TASK DESCRIPTION: Some lines below hold "global". Pick them out and copy them.

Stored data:
○ ○ ○

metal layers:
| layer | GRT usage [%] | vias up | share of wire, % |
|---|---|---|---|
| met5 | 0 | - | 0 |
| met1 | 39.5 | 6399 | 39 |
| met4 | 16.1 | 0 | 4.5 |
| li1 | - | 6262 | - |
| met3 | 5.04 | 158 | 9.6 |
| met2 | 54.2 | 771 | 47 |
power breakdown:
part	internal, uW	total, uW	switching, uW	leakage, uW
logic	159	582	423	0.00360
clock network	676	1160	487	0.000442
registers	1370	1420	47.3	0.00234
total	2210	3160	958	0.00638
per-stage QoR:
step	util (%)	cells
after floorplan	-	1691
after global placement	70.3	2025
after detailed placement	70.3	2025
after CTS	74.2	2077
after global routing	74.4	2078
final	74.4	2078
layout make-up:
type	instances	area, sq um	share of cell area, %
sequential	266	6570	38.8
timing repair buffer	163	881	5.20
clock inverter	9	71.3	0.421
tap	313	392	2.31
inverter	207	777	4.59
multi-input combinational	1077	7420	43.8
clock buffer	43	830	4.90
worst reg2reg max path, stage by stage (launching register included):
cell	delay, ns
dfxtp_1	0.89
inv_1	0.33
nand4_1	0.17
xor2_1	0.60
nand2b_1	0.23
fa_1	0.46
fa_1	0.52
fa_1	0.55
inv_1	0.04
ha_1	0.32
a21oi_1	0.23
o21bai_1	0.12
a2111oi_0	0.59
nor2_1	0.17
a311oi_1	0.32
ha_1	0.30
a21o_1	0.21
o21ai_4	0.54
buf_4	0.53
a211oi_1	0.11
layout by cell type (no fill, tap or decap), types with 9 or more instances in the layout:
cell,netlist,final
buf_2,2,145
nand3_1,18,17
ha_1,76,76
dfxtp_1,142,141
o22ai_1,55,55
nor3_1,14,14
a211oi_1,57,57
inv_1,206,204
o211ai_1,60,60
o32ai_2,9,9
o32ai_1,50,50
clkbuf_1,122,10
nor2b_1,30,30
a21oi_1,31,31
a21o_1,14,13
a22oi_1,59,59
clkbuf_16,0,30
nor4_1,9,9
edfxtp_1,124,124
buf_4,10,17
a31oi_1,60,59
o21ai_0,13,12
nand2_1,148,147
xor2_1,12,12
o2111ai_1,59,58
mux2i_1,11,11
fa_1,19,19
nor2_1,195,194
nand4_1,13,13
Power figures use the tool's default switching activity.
**src/design/las_pkg.sv**
```systemverilog
// ----------------------------------------------------------------------------
// las_pkg
// Shared types and constants of the recency-ordered address set.
// ----------------------------------------------------------------------------
package las_pkg;

	// default number of slots
	localparam int LAS_ENTRIES = 64;

	// fixed field widths
	localparam int ADDR_W = 48;
	localparam int CAP_W  = 7;

	// capacity after reset
	localparam logic [CAP_W-1:0] CAP_RESET = CAP_W'(64);

	// request kinds
	localparam logic KIND_ADD    = 1'b0;
	localparam logic KIND_REMOVE = 1'b1;

	// sequencer states
	typedef enum logic [2:0] {
		ST_IDLE,
		ST_SCAN,
		ST_DECIDE,
		ST_UPDATE,
		ST_FIX,
		ST_FINISH
	} las_state_t;

endpackage

```
**src/design/las_ram.sv**
```systemverilog
// ----------------------------------------------------------------------------
// las_ram
// Generic single-clock RAM, one write port and one read port, registered read.
// ----------------------------------------------------------------------------
module las_ram
	import las_pkg::*;
#(
	parameter int WIDTH = ADDR_W,
	parameter int DEPTH = LAS_ENTRIES
) (
	input  logic                     clk,
	input  logic                     we,
	input  logic [$clog2(DEPTH)-1:0] waddr,
	input  logic [WIDTH-1:0]         wdata,
	input  logic [$clog2(DEPTH)-1:0] raddr,
	output logic [WIDTH-1:0]         rdata
);

	logic [WIDTH-1:0] mem [DEPTH];

	// write port and registered read port
	always_ff @(posedge clk) begin
		if (we) begin
			mem[waddr] <= wdata;
		end
		rdata <= mem[raddr];
	end

endmodule

```
**src/design/lru_address_set_core.sv**
```systemverilog
// ----------------------------------------------------------------------------
// lru_address_set_core
// Recency-ordered set of distinct 48-bit MAC addresses with LRU eviction.
// ----------------------------------------------------------------------------
// Each request either adds/refreshes an address (kind 0) or drops the least
// recent entry (kind 1), and answers with the number of addresses held.
// Addresses and recency ranks live in one RAM with a registered read; valid
// bits sit in flip-flops and clear at reset, so the set starts empty at once.
// Requests are handled one at a time by a sequencer that sweeps the RAM: a
// search pass finds the hit, the oldest slot and the first free slot, then
// an add runs a read-modify-write pass that renumbers the ranks; a remove
// or a dropped add skips that second pass. The next request is taken once
// the result has been placed in the output register.
// ----------------------------------------------------------------------------
module lru_address_set_core
	import las_pkg::*;
#(
	parameter int ENTRIES = LAS_ENTRIES
) (
	input  logic                             clk,
	input  logic                             arst_n,
	// request channel
	input  logic                             in_valid,
	output logic                             in_stall,
	input  logic                             kind,
	input  logic [ADDR_W-1:0]                address,
	// result channel
	output logic                             out_valid,
	input  logic                             out_stall,
	output logic [$clog2(ENTRIES+1)-1:0]     count,
	// capacity register
	input  logic                             cfg_we,
	input  logic [CAP_W-1:0]                 cfg_wdata
);

	localparam int IW   = $clog2(ENTRIES);
	localparam int CW   = $clog2(ENTRIES + 1);
	localparam int CAPW = (CW > CAP_W) ? CW : CAP_W;
	localparam int RW   = ADDR_W + IW;
	localparam logic [IW-1:0]   LAST     = IW'(ENTRIES - 1);
	localparam logic [CAPW-1:0] ENT_WIDE = CAPW'(ENTRIES);

	las_state_t state_q, state_d;

	logic [CAP_W-1:0]   cap_q;
	logic [CW-1:0]      cnt_q;
	logic [ENTRIES-1:0] vld_q;
	logic               out_valid_q;
	logic [CW-1:0]      count_q;

	logic               kind_q;
	logic [ADDR_W-1:0]  addr_q;

	logic               pass_issue_q;
	logic [IW-1:0]      ptr_q;
	logic               rd_v_s1;
	logic [IW-1:0]      idx_s1;

	logic               found_q;
	logic [IW-1:0]      fidx_q;
	logic [IW-1:0]      frank_q;
	logic [IW-1:0]      oidx_q;
	logic               free_found_q;
	logic [IW-1:0]      free_idx_q;
	logic [IW-1:0]      ins_idx_q;
	logic [IW-1:0]      evict_idx_q;

	logic [RW-1:0]      ram_rdata;
	logic               ram_we;
	logic [IW-1:0]      ram_waddr;
	logic [RW-1:0]      ram_wdata;

	logic [ADDR_W-1:0]  rd_addr;
	logic [IW-1:0]      rd_rank;
	logic               rd_vld;
	logic [IW-1:0]      new_rank;
	logic [CW-1:0]      cnt_m1;
	logic [CW-1:0]      cap_eff;
	logic [CAPW-1:0]    cap_wide;
	logic               pass_end;
	logic               out_free;
	logic               go_update;

	// address and rank store
	las_ram #(
		.WIDTH(RW),
		.DEPTH(ENTRIES)
	) u_ram (
		.clk  (clk),
		.we   (ram_we),
		.waddr(ram_waddr),
		.wdata(ram_wdata),
		.raddr(ptr_q),
		.rdata(ram_rdata)
	);

	// read data fields and derived values
	always_comb begin
		rd_addr  = ram_rdata[RW-1:IW];
		rd_rank  = ram_rdata[IW-1:0];
		rd_vld   = vld_q[idx_s1];
		cnt_m1   = cnt_q - 1'b1;
		cap_wide = CAPW'(cap_q);
		cap_eff  = (cap_wide > ENT_WIDE) ? CW'(ENTRIES) : cap_wide[CW-1:0];
		pass_end = rd_v_s1 && (idx_s1 == LAST);
		out_free = !out_valid_q || !out_stall;
		go_update = (kind_q == KIND_ADD) && (found_q || (cnt_q != '0) || (cnt_q < cap_eff));
	end

	// rank after the move to front, or after an insert at the front
	always_comb begin
		if (!found_q) begin
			new_rank = rd_rank + 1'b1;
		end else if (idx_s1 == fidx_q) begin
			new_rank = '0;
		end else if (rd_rank < frank_q) begin
			new_rank = rd_rank + 1'b1;
		end else begin
			new_rank = rd_rank;
		end
	end

	// next state
	always_comb begin
		state_d = state_q;
		case (state_q)
			ST_IDLE: begin
				if (in_valid) state_d = ST_SCAN;
			end
			ST_SCAN: begin
				if (pass_end) state_d = ST_DECIDE;
			end
			ST_DECIDE: begin
				state_d = go_update ? ST_UPDATE : ST_FINISH;
			end
			ST_UPDATE: begin
				if (pass_end) state_d = ST_FIX;
			end
			ST_FIX: begin
				state_d = ST_FINISH;
			end
			ST_FINISH: begin
				if (out_free) state_d = ST_IDLE;
			end
			default: begin
				state_d = ST_IDLE;
			end
		endcase
	end

	// handshake and RAM write port
	always_comb begin
		in_stall  = (state_q != ST_IDLE);
		ram_we    = 1'b0;
		ram_waddr = idx_s1;
		ram_wdata = {rd_addr, new_rank};
		case (state_q)
			ST_UPDATE: begin
				ram_we = rd_v_s1 && rd_vld;
			end
			ST_FIX: begin
				ram_we    = !found_q;
				ram_waddr = ins_idx_q;
				ram_wdata = {addr_q, {IW{1'b0}}};
			end
			default: begin
				ram_we = 1'b0;
			end
		endcase
	end

	// sequencer registers
	always_ff @(posedge clk or negedge arst_n) begin
		if (!arst_n) begin
			state_q      <= ST_IDLE;
			cap_q        <= CAP_RESET;
			cnt_q        <= '0;
			vld_q        <= '0;
			out_valid_q  <= 1'b0;
			pass_issue_q <= 1'b0;
			rd_v_s1      <= 1'b0;
		end else begin
			state_q <= state_d;

			// capacity register
			if (cfg_we) cap_q <= cfg_wdata;

			// result taken downstream
			if (out_valid_q && !out_stall && (state_q != ST_FINISH)) out_valid_q <= 1'b0;

			// RAM sweep, one read per cycle
			rd_v_s1 <= pass_issue_q;
			if (pass_issue_q) begin
				idx_s1 <= ptr_q;
				if (ptr_q == LAST) begin
					pass_issue_q <= 1'b0;
				end else begin
					ptr_q <= ptr_q + 1'b1;
				end
			end

			case (state_q)
				ST_IDLE: begin
					if (in_valid) begin
						kind_q       <= kind;
						addr_q       <= address;
						found_q      <= 1'b0;
						free_found_q <= 1'b0;
						ptr_q        <= '0;
						pass_issue_q <= 1'b1;
					end
				end
				// search: hit, oldest slot, first free slot
				ST_SCAN: begin
					if (rd_v_s1) begin
						if (rd_vld && !found_q && (rd_addr == addr_q)) begin
							found_q <= 1'b1;
							fidx_q  <= idx_s1;
							frank_q <= rd_rank;
						end
						if (rd_vld && (CW'(rd_rank) == cnt_m1)) oidx_q <= idx_s1;
						if (!rd_vld && !free_found_q) begin
							free_found_q <= 1'b1;
							free_idx_q   <= idx_s1;
						end
					end
				end
				// drop oldest where needed and pick the insert slot
				ST_DECIDE: begin
					if (kind_q == KIND_REMOVE) begin
						if (cnt_q != '0) begin
							vld_q[oidx_q] <= 1'b0;
							cnt_q         <= cnt_m1;
						end
					end else if (!found_q && go_update) begin
						if (cnt_q >= cap_eff) begin
							vld_q[oidx_q] <= 1'b0;
							cnt_q         <= cnt_m1;
							ins_idx_q     <= (free_found_q && (free_idx_q < oidx_q)) ?
								free_idx_q : oidx_q;
						end else begin
							ins_idx_q <= free_idx_q;
						end
					end
					if (go_update) begin
						ptr_q        <= '0;
						pass_issue_q <= 1'b1;
					end
				end
				// rank renumbering, track the oldest after a refresh
				ST_UPDATE: begin
					if (rd_v_s1 && rd_vld && found_q && (CW'(new_rank) == cnt_m1)) begin
						evict_idx_q <= idx_s1;
					end
				end
				// insert the new entry or trim after a refresh
				ST_FIX: begin
					if (found_q) begin
						if (cnt_q > cap_eff) begin
							vld_q[evict_idx_q] <= 1'b0;
							cnt_q              <= cnt_m1;
						end
					end else begin
						vld_q[ins_idx_q] <= 1'b1;
						cnt_q            <= cnt_q + 1'b1;
					end
				end
				ST_FINISH: begin
					if (out_free) begin
						out_valid_q <= 1'b1;
						count_q     <= cnt_q;
					end
				end
				default: begin
				end
			endcase
		end
	end

	// result outputs
	assign out_valid = out_valid_q;
	assign count     = count_q;

endmodule

```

○ ○ ○

EXERCISE RESPONSE:
after global placement	70.3	2025
after global routing	74.4	2078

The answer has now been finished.